Todavia, quer antes, quer após a guerra, o número de deputados do partido socialista unificado (cerca de 1/10, 1/8, 1/6 e 1/9, respectivamente, do total de parlamentares nas eleições legislativas de 1906, 1910, 1914 e 1919) nunca lhe permitiu exercer uma influência decisiva sobre a orientação da política exterior. Por outro lado, no que concerne aos partidários da “acção directa”, estes não dispunham, na realidade, de forças que lhes possibilitassem organizar a greve geral no momento em que a mobilização fosse declarada. Acerca dos êxitos do movimento antimilitarista na França do anteguerra falava, mais do que ninguém, a imprensa ao serviço dos círculos do grande capital e próxima do ministério dos Negócios Estrangeiros; e fazia-o com o propósito nada dissimulado de provocar da parte do governo, se possível, ainda maiores represálias. Tudo isto veio a resultar em que, de facto, no anteguerra, as posições do movimento antimilitarista em nada eram tomadas em conta pelo governo francês.
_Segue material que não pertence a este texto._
`src/rtl/cp0_pkg.sv`:
```
// Shared definitions for the CP0 block: register numbers, bit positions,
// exception codes and the EPC computation used on trap entry.
package cp0_pkg;

  localparam logic [4:0] REG_BADVADDR = 5'd8;
  localparam logic [4:0] REG_COUNT    = 5'd9;
  localparam logic [4:0] REG_COMPARE  = 5'd11;
  localparam logic [4:0] REG_SR       = 5'd12;
  localparam logic [4:0] REG_CAUSE    = 5'd13;
  localparam logic [4:0] REG_EPC      = 5'd14;
  localparam logic [4:0] REG_PRID     = 5'd15;

  localparam int SR_IE        = 0;
  localparam int SR_EXL       = 1;
  localparam int SR_IM_LO     = 8;
  localparam int CAUSE_BD     = 31;
  localparam int CAUSE_IP_LO  = 8;
  localparam int CAUSE_EXC_LO = 2;
  localparam int IP_TIMER     = 7;
  localparam int IP_HW_LO     = 2;

  typedef enum logic [4:0] {
    EXC_INT  = 5'd0,
    EXC_ADEL = 5'd4,
    EXC_ADES = 5'd5,
    EXC_SYS  = 5'd8,
    EXC_RI   = 5'd10,
    EXC_OV   = 5'd12
  } exc_code_e;

  // Restart address: a delay-slot instruction restarts at its branch.
  function automatic logic [31:0] epc_calc(input logic [29:0] pc_word, input logic bd);
    logic [31:0] base;
    base = {pc_word, 2'b00};
    return bd ? (base - 32'd4) : base;
  endfunction

  function automatic logic [31:0] sr_word(input logic ie, input logic exl, input logic [7:0] im);
    return {16'h0000, im, 6'b000000, exl, ie};
  endfunction

  function automatic logic [31:0] cause_word(input logic bd, input logic [7:0] ip, input logic [4:0] exc);
    return {bd, 15'h0000, ip, 1'b0, exc, 2'b00};
  endfunction

endpackage

```
`src/rtl/cp0_timer_if.sv`:
```
// Pipeline-side bus of CP0: mtc0/mfc0 access, M-stage exception info,
// interrupt lines and the trap/eret return path.
interface cp0_timer_if #(
  parameter int NUM_HWINT = 5
);
  logic                 we;
  logic [4:0]           wr_addr;
  logic [31:0]          din;
  logic [4:0]           rd_addr;
  logic [31:0]          dout;
  logic [31:0]          pc;
  logic                 bd;
  logic                 exc_valid;
  logic [4:0]           exc_code;
  logic [31:0]          bad_vaddr;
  logic [NUM_HWINT-1:0] hw_int;
  logic                 eret;
  logic                 trap;
  logic [31:0]          epc_out;
  logic                 exl_out;

  modport master (
    output we, wr_addr, din, rd_addr, pc, bd, exc_valid, exc_code,
           bad_vaddr, hw_int, eret,
    input  dout, trap, epc_out, exl_out
  );

  modport slave (
    input  we, wr_addr, din, rd_addr, pc, bd, exc_valid, exc_code,
           bad_vaddr, hw_int, eret,
    output dout, trap, epc_out, exl_out
  );
endinterface

```
`src/rtl/cp0_timer_unit.sv`:
```
// Count/Compare timer: prescaled Count, Compare, and the sticky timer
// interrupt flag. When disabled, all outputs read as zero.
module cp0_timer_unit #(
  parameter bit TIMER_EN  = 1'b1,
  parameter int COUNT_DIV = 2
) (
  input  logic        clk,
  input  logic        reset_n,
  input  logic        count_we,
  input  logic        compare_we,
  input  logic [31:0] din,
  output logic [31:0] count,
  output logic [31:0] compare,
  output logic        ti
);

  localparam int PW = (COUNT_DIV > 1) ? $clog2(COUNT_DIV) : 1;
  localparam logic [PW-1:0] PRESC_MAX = PW'(COUNT_DIV - 1);

  logic [PW-1:0] presc_r;
  logic [31:0]   count_r;
  logic [31:0]   compare_r;
  logic          ti_r;
  logic          eq_d_r;
  logic          tick_s;
  logic          eq_s;

  assign tick_s = (presc_r == PRESC_MAX);
  assign eq_s   = (count_r == compare_r);

  // Prescaler and Count; an mtc0 to Count restarts the prescale period.
  always_ff @(posedge clk or negedge reset_n) begin
    if (!reset_n) begin
      presc_r <= '0;
      count_r <= 32'h0000_0000;
    end else if (count_we) begin
      presc_r <= '0;
      count_r <= din;
    end else if (tick_s) begin
      presc_r <= '0;
      count_r <= count_r + 32'd1;
    end else begin
      presc_r <= presc_r + PW'(1);
    end
  end

  // Compare register.
  always_ff @(posedge clk or negedge reset_n) begin
    if (!reset_n) begin
      compare_r <= 32'h0000_0000;
    end else if (compare_we) begin
      compare_r <= din;
    end
  end

  // TI fires on the rising edge of Count==Compare. The edge history resets
  // high because both registers come out of reset equal, which must not
  // count as a match.
  always_ff @(posedge clk or negedge reset_n) begin
    if (!reset_n) begin
      eq_d_r <= 1'b1;
      ti_r   <= 1'b0;
    end else begin
      eq_d_r <= eq_s;
      if (compare_we) begin
        ti_r <= 1'b0;
      end else if (eq_s && !eq_d_r) begin
        ti_r <= 1'b1;
      end
    end
  end

  assign count   = TIMER_EN ? count_r   : 32'h0000_0000;
  assign compare = TIMER_EN ? compare_r : 32'h0000_0000;
  assign ti      = TIMER_EN ? ti_r      : 1'b0;

endmodule

```
`src/rtl/cp0_timer.sv`:
```
// System coprocessor 0: SR/Cause/EPC/BadVAddr/PRId plus Count/Compare timer,
// interrupt prioritisation and the single trap request to the pipeline.
module cp0_timer
  import cp0_pkg::*;
#(
  parameter int          NUM_HWINT = 5,
  parameter bit          TIMER_EN  = 1'b1,
  parameter int          COUNT_DIV = 2,
  parameter logic [31:0] PRID      = 32'h0001_8000
) (
  input  logic       clk,
  input  logic       reset_n,
  cp0_timer_if.slave bus
);

  logic                 sr_ie_r;
  logic                 sr_exl_r;
  logic [7:0]           sr_im_r;
  logic                 cause_bd_r;
  logic [1:0]           cause_sw_r;
  logic [NUM_HWINT-1:0] cause_hw_r;
  logic [4:0]           cause_exc_r;
  logic [31:0]          epc_r;
  logic [31:0]          badvaddr_r;

  logic [31:0] count_s;
  logic [31:0] compare_s;
  logic        ti_s;
  logic [7:0]  ip_s;
  logic [7:0]  pend_s;
  logic        int_req_s;
  logic        exc_req_s;
  logic        trap_s;
  logic        load_bva_s;
  logic        wr_sr_s;
  logic        wr_cause_s;
  logic        wr_epc_s;
  logic        wr_count_s;
  logic        wr_compare_s;
  logic [31:0] dout_s;
  logic        unused_pc_s;

  assign unused_pc_s = ^bus.pc[1:0];

  assign wr_sr_s      = bus.we && (bus.wr_addr == REG_SR);
  assign wr_cause_s   = bus.we && (bus.wr_addr == REG_CAUSE);
  assign wr_epc_s     = bus.we && (bus.wr_addr == REG_EPC);
  assign wr_count_s   = bus.we && (bus.wr_addr == REG_COUNT);
  assign wr_compare_s = bus.we && (bus.wr_addr == REG_COMPARE);

  cp0_timer_unit #(
    .TIMER_EN  (TIMER_EN),
    .COUNT_DIV (COUNT_DIV)
  ) u_timer (
    .clk        (clk),
    .reset_n    (reset_n),
    .count_we   (wr_count_s),
    .compare_we (wr_compare_s),
    .din        (bus.din),
    .count      (count_s),
    .compare    (compare_s),
    .ti         (ti_s)
  );

  // Assemble Cause.IP from software bits, sampled hardware lines and TI.
  always_comb begin
    ip_s = 8'h00;
    ip_s[1:0] = cause_sw_r;
    for (int i = 0; i < NUM_HWINT; i++) begin
      ip_s[IP_HW_LO + i] = cause_hw_r[i];
    end
    ip_s[IP_TIMER] = ti_s;
  end

  assign pend_s     = ip_s & sr_im_r;
  assign int_req_s  = sr_ie_r && !sr_exl_r && (|pend_s);
  assign exc_req_s  = bus.exc_valid && !sr_exl_r;
  assign trap_s     = int_req_s || exc_req_s;
  assign load_bva_s = trap_s && !int_req_s &&
                      ((bus.exc_code == EXC_ADEL) || (bus.exc_code == EXC_ADES));

  // SR: trap entry beats eret, which beats a plain mtc0.
  always_ff @(posedge clk or negedge reset_n) begin
    if (!reset_n) begin
      sr_ie_r  <= 1'b0;
      sr_exl_r <= 1'b0;
      sr_im_r  <= 8'h00;
    end else if (trap_s) begin
      sr_exl_r <= 1'b1;
    end else if (bus.eret) begin
      sr_exl_r <= 1'b0;
    end else if (wr_sr_s) begin
      sr_ie_r  <= bus.din[SR_IE];
      sr_exl_r <= bus.din[SR_EXL];
      sr_im_r  <= bus.din[SR_IM_LO +: 8];
    end
  end

  // Cause: hardware lines sampled every cycle; trap beats the software-bit write.
  always_ff @(posedge clk or negedge reset_n) begin
    if (!reset_n) begin
      cause_hw_r  <= '0;
      cause_bd_r  <= 1'b0;
      cause_sw_r  <= 2'b00;
      cause_exc_r <= 5'd0;
    end else begin
      cause_hw_r <= bus.hw_int;
      if (trap_s) begin
        cause_bd_r  <= bus.bd;
        cause_exc_r <= int_req_s ? EXC_INT : bus.exc_code;
      end else if (wr_cause_s) begin
        cause_sw_r <= bus.din[CAUSE_IP_LO +: 2];
      end
    end
  end

  // EPC: trap beats mtc0; the low two bits are always stored as zero.
  always_ff @(posedge clk or negedge reset_n) begin
    if (!reset_n) begin
      epc_r <= 32'h0000_0000;
    end else if (trap_s) begin
      epc_r <= epc_calc(bus.pc[31:2], bus.bd);
    end else if (wr_epc_s) begin
      epc_r <= {bus.din[31:2], 2'b00};
    end
  end

  // BadVAddr only captures address-error exceptions.
  always_ff @(posedge clk or negedge reset_n) begin
    if (!reset_n) begin
      badvaddr_r <= 32'h0000_0000;
    end else if (load_bva_s) begin
      badvaddr_r <= bus.bad_vaddr;
    end
  end

  // mfc0 read mux; returns pre-write state.
  always_comb begin
    dout_s = 32'h0000_0000;
    case (bus.rd_addr)
      REG_BADVADDR: dout_s = badvaddr_r;
      REG_COUNT:    dout_s = count_s;
      REG_COMPARE:  dout_s = compare_s;
      REG_SR:       dout_s = sr_word(sr_ie_r, sr_exl_r, sr_im_r);
      REG_CAUSE:    dout_s = cause_word(cause_bd_r, ip_s, cause_exc_r);
      REG_EPC:      dout_s = epc_r;
      REG_PRID:     dout_s = PRID;
      default:      dout_s = 32'h0000_0000;
    endcase
  end

  assign bus.dout    = dout_s;
  assign bus.trap    = trap_s;
  assign bus.epc_out = epc_r;
  assign bus.exl_out = sr_exl_r;

endmodule

```
`src/flat_wrapper.sv`:
```
// flat-port wrapper written by rule: the top's interface ports become plain ports
module cp0_timer_flat import cp0_pkg::*;
#(
  parameter int          NUM_HWINT = 5,
  parameter bit          TIMER_EN  = 1'b1,
  parameter int          COUNT_DIV = 2,
  parameter logic [31:0] PRID      = 32'h0001_8000
)
  (clk, reset_n, bus_we, bus_wr_addr, bus_din, bus_rd_addr, bus_pc, bus_bd, bus_exc_valid, bus_exc_code, bus_bad_vaddr, bus_hw_int, bus_eret, bus_dout, bus_trap, bus_epc_out, bus_exl_out);
  cp0_timer_if #(.NUM_HWINT(NUM_HWINT)) bus_i ();
  input  logic clk;
  input  logic reset_n;
  input wire logic [$bits(bus_i.we)-1:0] bus_we;
  input wire logic [$bits(bus_i.wr_addr)-1:0] bus_wr_addr;
  input wire logic [$bits(bus_i.din)-1:0] bus_din;
  input wire logic [$bits(bus_i.rd_addr)-1:0] bus_rd_addr;
  input wire logic [$bits(bus_i.pc)-1:0] bus_pc;
  input wire logic [$bits(bus_i.bd)-1:0] bus_bd;
  input wire logic [$bits(bus_i.exc_valid)-1:0] bus_exc_valid;
  input wire logic [$bits(bus_i.exc_code)-1:0] bus_exc_code;
  input wire logic [$bits(bus_i.bad_vaddr)-1:0] bus_bad_vaddr;
  input wire logic [$bits(bus_i.hw_int)-1:0] bus_hw_int;
  input wire logic [$bits(bus_i.eret)-1:0] bus_eret;
  output wire logic [$bits(bus_i.dout)-1:0] bus_dout;
  output wire logic [$bits(bus_i.trap)-1:0] bus_trap;
  output wire logic [$bits(bus_i.epc_out)-1:0] bus_epc_out;
  output wire logic [$bits(bus_i.exl_out)-1:0] bus_exl_out;
  assign bus_i.we = bus_we;
  assign bus_i.wr_addr = bus_wr_addr;
  assign bus_i.din = bus_din;
  assign bus_i.rd_addr = bus_rd_addr;
  assign bus_i.pc = bus_pc;
  assign bus_i.bd = bus_bd;
  assign bus_i.exc_valid = bus_exc_valid;
  assign bus_i.exc_code = bus_exc_code;
  assign bus_i.bad_vaddr = bus_bad_vaddr;
  assign bus_i.hw_int = bus_hw_int;
  assign bus_i.eret = bus_eret;
  assign bus_dout = bus_i.dout;
  assign bus_trap = bus_i.trap;
  assign bus_epc_out = bus_i.epc_out;
  assign bus_exl_out = bus_i.exl_out;
  cp0_timer #(.NUM_HWINT(NUM_HWINT), .TIMER_EN(TIMER_EN), .COUNT_DIV(COUNT_DIV), .PRID(PRID)) u_core (.clk(clk), .reset_n(reset_n), .bus(bus_i));
endmodule
```
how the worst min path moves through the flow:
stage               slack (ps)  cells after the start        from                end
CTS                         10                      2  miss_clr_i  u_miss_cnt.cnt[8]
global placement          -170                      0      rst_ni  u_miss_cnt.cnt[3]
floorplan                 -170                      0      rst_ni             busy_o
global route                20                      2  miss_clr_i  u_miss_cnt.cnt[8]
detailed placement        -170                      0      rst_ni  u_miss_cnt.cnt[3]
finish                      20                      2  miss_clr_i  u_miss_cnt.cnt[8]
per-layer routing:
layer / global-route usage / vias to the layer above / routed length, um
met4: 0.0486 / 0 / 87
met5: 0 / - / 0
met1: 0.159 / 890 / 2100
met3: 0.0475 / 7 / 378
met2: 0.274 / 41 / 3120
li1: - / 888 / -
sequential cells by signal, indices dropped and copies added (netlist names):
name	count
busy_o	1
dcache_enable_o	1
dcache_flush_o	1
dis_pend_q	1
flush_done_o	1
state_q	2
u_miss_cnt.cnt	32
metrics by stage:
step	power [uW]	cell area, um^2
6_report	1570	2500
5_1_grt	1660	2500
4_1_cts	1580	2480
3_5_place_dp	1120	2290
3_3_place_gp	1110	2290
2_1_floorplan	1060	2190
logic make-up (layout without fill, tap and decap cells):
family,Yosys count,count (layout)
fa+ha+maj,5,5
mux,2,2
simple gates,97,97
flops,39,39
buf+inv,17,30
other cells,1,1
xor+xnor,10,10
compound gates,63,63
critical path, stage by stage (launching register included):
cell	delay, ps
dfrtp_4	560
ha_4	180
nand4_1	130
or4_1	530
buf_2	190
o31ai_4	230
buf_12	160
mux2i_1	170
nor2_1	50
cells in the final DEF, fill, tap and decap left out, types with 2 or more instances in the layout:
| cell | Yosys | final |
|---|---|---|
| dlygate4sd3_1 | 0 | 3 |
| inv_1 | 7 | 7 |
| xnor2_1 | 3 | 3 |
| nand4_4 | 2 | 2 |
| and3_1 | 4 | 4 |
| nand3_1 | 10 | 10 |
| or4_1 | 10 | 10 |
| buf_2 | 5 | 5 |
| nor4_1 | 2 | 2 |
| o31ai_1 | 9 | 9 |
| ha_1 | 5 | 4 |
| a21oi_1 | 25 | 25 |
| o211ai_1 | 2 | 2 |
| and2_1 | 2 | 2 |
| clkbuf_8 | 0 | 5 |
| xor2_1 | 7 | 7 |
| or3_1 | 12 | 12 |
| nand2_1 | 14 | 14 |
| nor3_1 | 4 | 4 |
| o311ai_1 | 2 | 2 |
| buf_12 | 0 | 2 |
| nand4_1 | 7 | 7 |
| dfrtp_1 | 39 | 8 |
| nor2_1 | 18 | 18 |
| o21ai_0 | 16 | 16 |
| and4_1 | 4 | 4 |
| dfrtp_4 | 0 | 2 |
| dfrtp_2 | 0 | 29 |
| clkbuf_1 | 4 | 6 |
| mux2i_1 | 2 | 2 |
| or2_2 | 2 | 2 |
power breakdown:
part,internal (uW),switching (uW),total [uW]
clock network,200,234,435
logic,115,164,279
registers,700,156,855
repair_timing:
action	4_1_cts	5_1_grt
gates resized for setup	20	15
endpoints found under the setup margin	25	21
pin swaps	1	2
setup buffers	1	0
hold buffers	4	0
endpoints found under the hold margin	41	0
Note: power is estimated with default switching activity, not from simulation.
### src/rtl/operand_sequencer.sv
// operand_sequencer: produces NUM_VECTORS operand pairs A/B from two LFSRs
// and drives the LDH datapath load/busy/readyR handshake for each pair.
// The strobes (load/busy/readyR) are registered copies of the FSM state, so
// they trail the state by one cycle; this gives operands one settled cycle
// before load rises. done is sampled while the FSM itself is in BUSY.
// Optional: define OPSEQ_TIMEOUT_EN to abort a BUSY phase that exceeds
// TIMEOUT_CYCLES cycles (sets the sticky timeout_err). Without it, BUSY
// waits indefinitely and timeout_err is tied low.
module operand_sequencer #(
  parameter int unsigned      WIDTH          = 8,
  parameter int unsigned      NUM_VECTORS    = 4,
  parameter logic [WIDTH-1:0] TAPS           = 8'hB8,
  parameter logic [WIDTH-1:0] SEED_A         = 8'hE9,
  parameter logic [WIDTH-1:0] SEED_B         = 8'hC3,
  parameter int unsigned      TIMEOUT_CYCLES = 16
) (
  input  logic                clk,
  input  logic                reset,
  operand_sequencer_if.master bus
);

  localparam int unsigned IDX_W = (NUM_VECTORS > 1) ? $clog2(NUM_VECTORS) : 1;
  localparam logic [IDX_W-1:0] LAST_IDX = IDX_W'(NUM_VECTORS - 1);

  // An all-zero seed would lock the LFSR, so it is replaced by 1.
  localparam logic [WIDTH-1:0] ONE        = {{(WIDTH-1){1'b0}}, 1'b1};
  localparam logic [WIDTH-1:0] SEED_A_EFF = (SEED_A == '0) ? ONE : SEED_A;
  localparam logic [WIDTH-1:0] SEED_B_EFF = (SEED_B == '0) ? ONE : SEED_B;

  typedef enum logic [2:0] {
    S_IDLE,
    S_LOAD,
    S_BUSY,
    S_READY,
    S_FINISH
  } state_t;

  state_t           state_q, state_d;
  logic [WIDTH-1:0] a_q, a_d;
  logic [WIDTH-1:0] b_q, b_d;
  logic [IDX_W-1:0] idx_q, idx_d;
  logic             load_q, busy_q, ready_q;
  logic             finished_q;
  logic             restart;
  logic             timeout_hit;

  function automatic logic [WIDTH-1:0] lfsr_step(input logic [WIDTH-1:0] x);
    return {x[WIDTH-2:0], ^(x & TAPS)};
  endfunction

`ifdef OPSEQ_TIMEOUT_EN
  localparam int unsigned CNT_W = (TIMEOUT_CYCLES > 1) ? $clog2(TIMEOUT_CYCLES) : 1;
  localparam logic [CNT_W-1:0] CNT_LAST = CNT_W'(TIMEOUT_CYCLES - 1);

  logic [CNT_W-1:0] busy_cnt_q, busy_cnt_d;
  logic             timeout_err_q;

  // Count completed BUSY cycles; the count is zero on the first BUSY cycle.
  always_comb begin
    busy_cnt_d = '0;
    if (state_q == S_BUSY) begin
      busy_cnt_d = busy_cnt_q + 1'b1;
    end
  end

  // Abort only when the last allowed BUSY cycle ends without done;
  // done on that same cycle still wins.
  assign timeout_hit = (state_q == S_BUSY) && !bus.done && (busy_cnt_q == CNT_LAST);

  // BUSY cycle counter register.
  always_ff @(posedge clk or negedge reset) begin
    if (!reset) begin
      busy_cnt_q <= '0;
    end else begin
      busy_cnt_q <= busy_cnt_d;
    end
  end

  // Sticky abort flag, cleared only by a restart or reset.
  always_ff @(posedge clk or negedge reset) begin
    if (!reset) begin
      timeout_err_q <= 1'b0;
    end else if (restart) begin
      timeout_err_q <= 1'b0;
    end else if (timeout_hit) begin
      timeout_err_q <= 1'b1;
    end
  end

  assign bus.timeout_err = timeout_err_q;
`else
  assign timeout_hit     = 1'b0;
  assign bus.timeout_err = 1'b0;
`endif

  // Next-state logic plus operand/index updates tied to state transitions.
  always_comb begin
    state_d = state_q;
    a_d     = a_q;
    b_d     = b_q;
    idx_d   = idx_q;
    restart = 1'b0;
    unique case (state_q)
      S_IDLE: begin
        if (bus.start) begin
          state_d = S_LOAD;
        end
      end
      S_LOAD: begin
        state_d = S_BUSY;
      end
      S_BUSY: begin
        if (bus.done) begin
          state_d = S_READY;
        end else if (timeout_hit) begin
          state_d = S_FINISH;
        end
      end
      S_READY: begin
        if (idx_q == LAST_IDX) begin
          state_d = S_FINISH;
        end else begin
          state_d = S_LOAD;
          idx_d   = idx_q + 1'b1;
          a_d     = lfsr_step(a_q);
          b_d     = lfsr_step(b_q);
        end
      end
      S_FINISH: begin
        if (bus.start) begin
          state_d = S_LOAD;
          restart = 1'b1;
          a_d     = SEED_A_EFF;
          b_d     = SEED_B_EFF;
          idx_d   = '0;
        end
      end
      default: begin
        state_d = S_IDLE;
      end
    endcase
  end

  // State, operand and vector-index registers.
  always_ff @(posedge clk or negedge reset) begin
    if (!reset) begin
      state_q <= S_IDLE;
      a_q     <= SEED_A_EFF;
      b_q     <= SEED_B_EFF;
      idx_q   <= '0;
    end else begin
      state_q <= state_d;
      a_q     <= a_d;
      b_q     <= b_d;
      idx_q   <= idx_d;
    end
  end

  // Registered strobes: one-hot copies of the current state.
  always_ff @(posedge clk or negedge reset) begin
    if (!reset) begin
      load_q  <= 1'b0;
      busy_q  <= 1'b0;
      ready_q <= 1'b0;
    end else begin
      load_q  <= (state_q == S_LOAD);
      busy_q  <= (state_q == S_BUSY);
      ready_q <= (state_q == S_READY);
    end
  end

  // Sticky run-complete flag; a restart clears it on the restart edge.
  always_ff @(posedge clk or negedge reset) begin
    if (!reset) begin
      finished_q <= 1'b0;
    end else if (restart) begin
      finished_q <= 1'b0;
    end else if (state_q == S_FINISH) begin
      finished_q <= 1'b1;
    end
  end

  assign bus.load     = load_q;
  assign bus.busy     = busy_q;
  assign bus.readyR   = ready_q;
  assign bus.A        = a_q;
  assign bus.B        = b_q;
  assign bus.vec_idx  = idx_q;
  assign bus.finished = finished_q;

endmodule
É verdade que os movimentos grevistas haviam começado a repetir-se com uma certa frequência, e que nos últimos dez a doze anos anteriores à guerra assumiram por vezes dimensões gigantescas, nada habituais em França. Este fenómeno ganhou especial dimensão após a revolução russa de 1905. As greves dos mineiros, dos trabalhadores portuários, dos marítimos e empregados da marinha mercante, dos trabalhadores da electricidade, etc, sucediam-se uma após outra durante os anos de 1906 a 1913. E o que mais irritava e alarmava a classe governante era a rápida sindicalização e as greves dos empregados públicos como, por exemplo, a dos empregados dos correios e telégrafos. Também a greve ferroviária de 1910, ainda que haja fracassado, produziu forte impressão [é de notar que estes sectores, comunicações e transportes, se paralisados pelas greves, tornariam impossível uma rápida mobilização militar geral]. Mas o certo é que esta última greve foi vista pelos operários como uma derrota e, de acordo com o posterior testemunho da revista comunista “La Vie Ouvrière” (nº 65, 20-07-1920), o número de membros da Federação Ferroviária, que chegara a ser de 57.000 nesse ano de 1910, baixou de imediato para 14.000 (pouco tempo depois, em 1913, esse número voltou a subir, chegando aos 23.000). Contudo este movimento grevista não foi capaz de se transformar, ganhando um carácter geral, num factor determinante no período de anteguerra.
Pode dizer-se que tanto a militância como os sentimentos revolucionários se achavam então presentes entre a classe operária francesa, todavia não eram tão poderosos que pudessem influir com eficácia na política exterior da França.